(Beginning of Material provided)

## src/rtl/perm_input_loader.sv

```systemverilog
// perm_input_loader: gathers NUM_WORDS words from a valid/ready stream into a
// flat state register, kicks the permutation with a one-cycle start pulse,
// follows its ready flag until the run completes, then pulses done and re-arms.
// state_out is held stable from START through DONE so the permutation can load
// it at any point during its run.
// Optional build macro: PERM_LOADER_BYTESWAP_EN reverses the byte order of
// each accepted word before it is stored (WORD_W must be a multiple of 8).
module perm_input_loader #(
  parameter int WORD_W    = 64,
  parameter int NUM_WORDS = 25,
  parameter int CNT_W     = 5   // 2**CNT_W must be >= NUM_WORDS
) (
  input  logic                        clk,
  input  logic                        rst,
  input  logic                        in_valid,
  input  logic [WORD_W-1:0]           in_data,
  output logic                        in_ready,
  input  logic                        flush,
  input  logic                        perm_ready,
  output logic                        perm_start,
  output logic [WORD_W*NUM_WORDS-1:0] state_out,
  output logic [CNT_W-1:0]            word_cnt,
  output logic                        busy,
  output logic                        done
);

  typedef enum logic [2:0] {
    FILL      = 3'd0,
    START     = 3'd1,
    WAIT_ACK  = 3'd2,
    WAIT_DONE = 3'd3,
    DONE      = 3'd4
  } state_t;

  localparam logic [CNT_W-1:0] LAST_IDX = CNT_W'(NUM_WORDS - 1);

  state_t            state;
  logic [WORD_W-1:0] word_in;
  logic              take;

`ifdef PERM_LOADER_BYTESWAP_EN
  // Reverse byte order of the incoming word: byte b lands in byte (NB-1-b).
  always_comb begin
    word_in = '0;
    for (int unsigned b = 0; b < WORD_W / 8; b++) begin
      word_in[b*8 +: 8] = in_data[(WORD_W/8 - 1 - b)*8 +: 8];
    end
  end
`else
  // Store incoming words unmodified.
  always_comb begin
    word_in = in_data;
  end
`endif

  // Ready is a pure state decode; flush overrides any handshake in FILL.
  always_comb begin
    in_ready = (state == FILL);
    take     = in_ready && in_valid && !flush;
  end

  // Control FSM with registered start/busy/done, set on entry to each state.
  always_ff @(posedge clk or posedge rst) begin
    if (rst) begin
      state      <= FILL;
      word_cnt   <= '0;
      perm_start <= 1'b0;
      busy       <= 1'b0;
      done       <= 1'b0;
    end else begin
      case (state)
        FILL: begin
          done <= 1'b0;
          if (flush) begin
            word_cnt <= '0;
          end else if (take) begin
            if (word_cnt == LAST_IDX) begin
              word_cnt   <= '0;
              state      <= START;
              perm_start <= 1'b1;
              busy       <= 1'b1;
            end else begin
              word_cnt <= word_cnt + 1'b1;
            end
          end
        end
        START: begin
          perm_start <= 1'b0;
          state      <= WAIT_ACK;
        end
        WAIT_ACK: begin
          if (!perm_ready) begin
            state <= WAIT_DONE;
          end
        end
        WAIT_DONE: begin
          if (perm_ready) begin
            state <= DONE;
            busy  <= 1'b0;
            done  <= 1'b1;
          end
        end
        DONE: begin
          done  <= 1'b0;
          state <= FILL;
        end
        default: begin
          state      <= FILL;
          word_cnt   <= '0;
          perm_start <= 1'b0;
          busy       <= 1'b0;
          done       <= 1'b0;
        end
      endcase
    end
  end

  // State assembly: write the accepted word into slot word_cnt; only written
  // in FILL, so the contents stay frozen for the whole permutation run.
  always_ff @(posedge clk or posedge rst) begin
    if (rst) begin
      state_out <= '0;
    end else if (take) begin
      for (int unsigned k = 0; k < NUM_WORDS; k++) begin
        if (word_cnt == CNT_W'(k)) begin
          state_out[k*WORD_W +: WORD_W] <= word_in;
        end
      end
    end
  end

endmodule

```

## config.mk

```make
export PLATFORM = sky130hd
export DESIGN_NAME = perm_input_loader
export DESIGN_NICKNAME = d
export VERILOG_FILES = /design/src/rtl/perm_input_loader.sv
export SDC_FILE = /design/constraint.sdc
export NUM_CORES = 2
export LEC_CHECK = 0
export ABC_AREA = 1
export ABC_CLOCK_PERIOD_IN_PS = 156400
export BUFFER_PORTS_ARGS = -buffer_cell sky130_fd_sc_hd__buf_4
export CAP_MARGIN = 20
export CORE_AREA = 2 2 647 649
export CTS_BUF_LIST = sky130_fd_sc_hd__clkbuf_16
export CTS_CLUSTER_SIZE = 30
export DETAILED_ROUTE_END_ITERATION = 8
export DIE_AREA = 0 0 649 651
export GPL_TIMING_DRIVEN = 0
export PLACE_DENSITY = 0.36
export SKIP_CTS_REPAIR_TIMING = 1
export SLEW_MARGIN = 20
export SYNTH_ARGS = -nofsm -noshare
export SYNTH_HDL_FRONTEND = slang
export SYNTH_SLANG_ARGS = --single-unit
```

## constraint.sdc

```tcl
create_clock -name clk -period 156.4 [get_ports clk]
set_input_delay 15.64 -clock clk [delete_from_list [all_inputs] [get_ports clk]]
set_output_delay 15.64 -clock clk [all_outputs]
set_load 0.005 [all_outputs]
```

Yosys cells after proc, flatten, opt, wreduce, memory -nomap -nowiden --
Index checks and enable logic that the tools add are counted.
Word-level totals: bits in registers 1611, word-level logic and storage cells 126
Operators by class: $add $sub $neg 1, mux-type cells 18, bitwise gates (word level) 4, eq/ne operators 34, reductions and logical operators 39
Operator list (count):
- 2-bit AND reduction | 27
- 5-bit equality test, second input constant | 9
- 5-bit by 4-bit equality test with 1-bit output, second input constant | 8
- 5-bit by 3-bit equality test with 1-bit output, second input constant | 4
- 3-bit two-way mux | 5
- 5-bit two-way mux | 3
- 3-bit one-hot mux with 4 select lines | 1
- 5-bit by 2-bit equality test with 1-bit output, second input constant | 2
- 5-bit one-hot mux with 2 select lines | 1
- 5-bit AND reduction | 2
- 3-bit by 2-bit equality test with 1-bit output, second input constant | 2
- 2-bit != test, second input constant | 3
- 3-bit OR reduction | 2
- 5-bit by 1-bit adder with 5-bit output, second input constant | 1
- 5-bit by 1-bit equality test with 1-bit output, second input constant | 1
- 5-bit logical NOT | 1
- 1-bit two-way mux | 5
- 2-bit by 1-bit != test with 1-bit output, second input constant | 2
- 1-bit inverter | 4
- 1-bit one-hot mux with 2 select lines | 2
- 4-bit AND reduction | 1
- 4-bit OR reduction | 1
- 3-bit by 1-bit equality test with 1-bit output, second input constant | 1
- 3-bit equality test, second input constant | 1
- other kinds (6) | 7

Longest topological paths before layout --
depth in word-level cells 6, mapped depth 11, gate-level depth less buffers 9

Worst setup path before layout --
Ideal clock, no wire load.
path kind input to register, start in flush, end reg state_out[518], data required time 156.268 ns, setup time 0.132 ns, cell stages on the path 9, path buffers 3, data arrival time 16.553 ns, path slack 139.715 ns, path through nor2_8 nand2_8 inv_4 buf_8 nand2_2 buf_4 buf_2 nand2_1 o21ai_1
On the way: longest elaborated chain between the ends 3
RTL lines:
- from (decl) | RTL line 18 | input logic flush,
- 1-bit logical NOT | RTL line 59 | take = in_ready && in_valid && !flush;
- 1-bit logical AND | RTL line 59
- 2-bit AND reduction (no line)
- to (signal, indexed assignment) | RTL line 126 | state_out[k*WORD_W +: WORD_W] <= word_in;
- to (decl) | RTL line 21 | output logic [WORD_W*NUM_WORDS-1:0] state_out,
Every way passes these cells. A chain may end at the register's enable or synchronous reset.

==> results.py <==
metrics = {
    "run_status": {
        "status": "complete, no violations",
    },
    "min_path": {
        "hold_class": "flop to flop",
        "min_path_cells": 2,
    },
    "power": {
        "p_leak_nw": 43.1,
        "ir_drop_mv": 0.00827,
        "p_per_area_nw_per_um2": 12.7,
    },
    "floorplan": {
        "ios": 1678,
        "dieArea_um2": 422000,
        "design.core.area_um2": 415000,
        "dieWidth_um": 649,
        "start_util": 0.144,
        "placementRows": 237,
        "die_height_um": 651,
    },
    "clock_network": {
        "htree_levels": 4,
        "cts_tree": "yes",
        "clk_pin_slew_worst_paths_ps": 60,
        "cts_sinks": 1611,
        "clock_path_buffers": 4,
        "root_buffer": "clkbuf_16",
        "clkLatencyLatePin_ps": 940,
        "cts_buffers": 204,
    },
    "yosys": {
        "synth_ff_type": "dfrtp_1",
        "synth_edf_count": 0,
        "syn_area_um2": 59800,
        "synthCells": 6070,
        "syn_area_per_cell_um2": 9.84,
        "synthArstFlopShare": 1.00,
        "yosysWarnings": 0,
        "ys_types": 27,
        "ys_ff_latch": 1611,
        "synth_nets": 6144,
        "seq_area_frac_synth": 0.675,
    },
    "place": {
        "place_inst": 13222,
        "dp_hpwl_mm": 323,
        "gp_congestion": 0.852,
        "numPortBuffers": 1613,
    },
    "worst_setup_path": {
        "critPathKind": "input pin to asynchronous set/reset pin",
        "crit_path_start_kind": "input pin",
        "crit_required_ps": 157390,
        "crit_path_end_kind": "asynchronous set/reset pin",
        "arrival_ps": 19780,
        "worstPathMaxFanout": 96,
        "rr_worst_depth": 9,
    },
    "final_layout": {
        "instances_no_fill": 13628,
        "drive_gt1_frac": 0.280,
        "final_cell_mix": "nand2_1, buf_4, dfrtp_1",
        "syn2layout_area_growth_pct": 44.7,
        "finalNetCount": 8005,
        "layout_commonest_cell": "nand2_1",
    },
    "detailed_routing": {
        "ant_nets": 0,
        "drtPass1Iterations": 6,
        "vias_per_cell": 4.01,
        "wl_per_cell_um": 30.1,
        "first_iter_violations": 4223,
        "drc_errors": 0,
        "routed_wl_mm": 410,
        "vias": 54665,
    },
    "sta": {
        "final.setup.tns_ps": 0,
        "fin_crit_sh": 0.120,
        "drv_slew": 0,
        "relSlewSlack": 0.174,
        "setup_viol": 0,
        "tightest_slew_ps": 1240,
        "hold_slack_ps": 483,
        "rsz0062_at_grt": "no",
        "finalCriticalPeriod_ps": 18790,
        "final-hold-violation-count": 0,
        "max_freq_mhz": 53.2,
        "fin_skew_ps": 70.5,
    },
    "global_route": {
        "grt_max_degree": 97,
        "antenna_found_initial": 76,
        "grt_first_pass_wirelength_mm": 534,
        "grt_pass1_vias": 54154,
        "gr-usage-all-layers": 0.187,
        "grt_overflow": 0,
    },
    "run": {
        "drv_cap": 0,
    },
}
metrics by stage:
step	instance area (um2)	total power [mW]	utilization	setup WS, ps
floorplan	59800	0.518	-	95300
global placement	78700	0.629	0.190	73470
detailed placement	79900	0.632	0.192	136570
CTS	86400	1.11	0.208	137530
global route	86400	1.14	0.208	137100
finish	86500	1.10	0.208	137610
cells in the mapped netlist, types with 2 or more instances:
| cell | number | share of area |
|---|---|---|
| o21ai_1 | 640 | 0.054 |
| nor2_4 | 8 | 0.0015 |
| ha_1 | 5 | 0.0010 |
| clkbuf_1 | 309 | 0.019 |
| nand4_1 | 6 | 0.00063 |
| nand3_1 | 10 | 0.00084 |
| buf_4 | 14 | 0.0018 |
| a21oi_1 | 2 | 0.00017 |
| nor2_2 | 2 | 0.00021 |
| inv_1 | 86 | 0.0054 |
| buf_6 | 26 | 0.0049 |
| buf_1 | 8 | 0.00050 |
| dfrtp_1 | 1611 | 0.67 |
| buf_2 | 173 | 0.014 |
| nand2_1 | 2156 | 0.14 |
| nor3_1 | 2 | 0.00017 |
| nand2_2 | 10 | 0.0010 |
| o21ai_0 | 967 | 0.081 |
| nor2_1 | 27 | 0.0017 |
where the power goes:
group / switching [mW] / internal (mW) / total (mW)
combinational: 0.101 / 0.0547 / 0.155
sequential: 0.0196 / 0.447 / 0.466
clock: 0.206 / 0.268 / 0.474
worst paths after layout:
kind                                      start               to  slack (ps)
min in group asynchronous                   rst   state_out[734]       14850
worst min-delay path            state_out[1371]  state_out[1371]         480
worst min register to register  state_out[1371]  state_out[1371]         480
worst max-delay path                        rst  state_out[1485]      137610
max in group clk                       state[0]         in_ready      138860
worst max register to register      word_cnt[4]   state_out[913]      152950
registers in the layout, summed over array words and instances (netlist names):
name	flops
state	3
perm_start	1
busy	1
state_out	1600
done	1
word_cnt	5
metal layers:
metal / vias to the layer above / wire, um / share of wire / GRT usage
met5: - / 80 / 0.00020 / 0
met4: 12 / 18500 / 0.045 / 0.0756
met3: 545 / 30700 / 0.075 / 0.0519
met2: 2375 / 192000 / 0.47 / 0.308
met1: 28203 / 168000 / 0.41 / 0.230
li1: 23530 / - / - / -
final cells by class:
| class | instances | area, um2 |
|---|---|---|
| buffer | 531 | 2570 |
| clock buffer | 207 | 5180 |
| antenna | 33 | 82.6 |
| fill | 45799 | 329000 |
| clock inverter | 166 | 1300 |
| timing repair buffer | 1655 | 13200 |
| multi-input combinational | 3840 | 16600 |
| sequential | 1611 | 40300 |
| inverter | 88 | 343 |
| tap | 5497 | 6880 |
logic make-up after synthesis:
group           count (synthesis)  synth area share
xor+xnor                        1          0.000147
buf+inv                       619            0.0469
simple gates                 2225             0.143
fa+ha+maj                       5           0.00105
compound gates               1609             0.135
flops                        1611             0.675
critical path: stages:
cell and delay (ps):
buf_4 130, inv_8 440, buf_16 360, buf_16 380, buf_16 400, buf_16 400
buf_16 410, buf_16 340, buf_16 330, buf_16 350
Note: power is estimated with default switching activity, not from simulation.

(End of Material provided)

To do - Lines above with the word "into" should be counted, and the reply is that count alone.

Answer to this problem - 2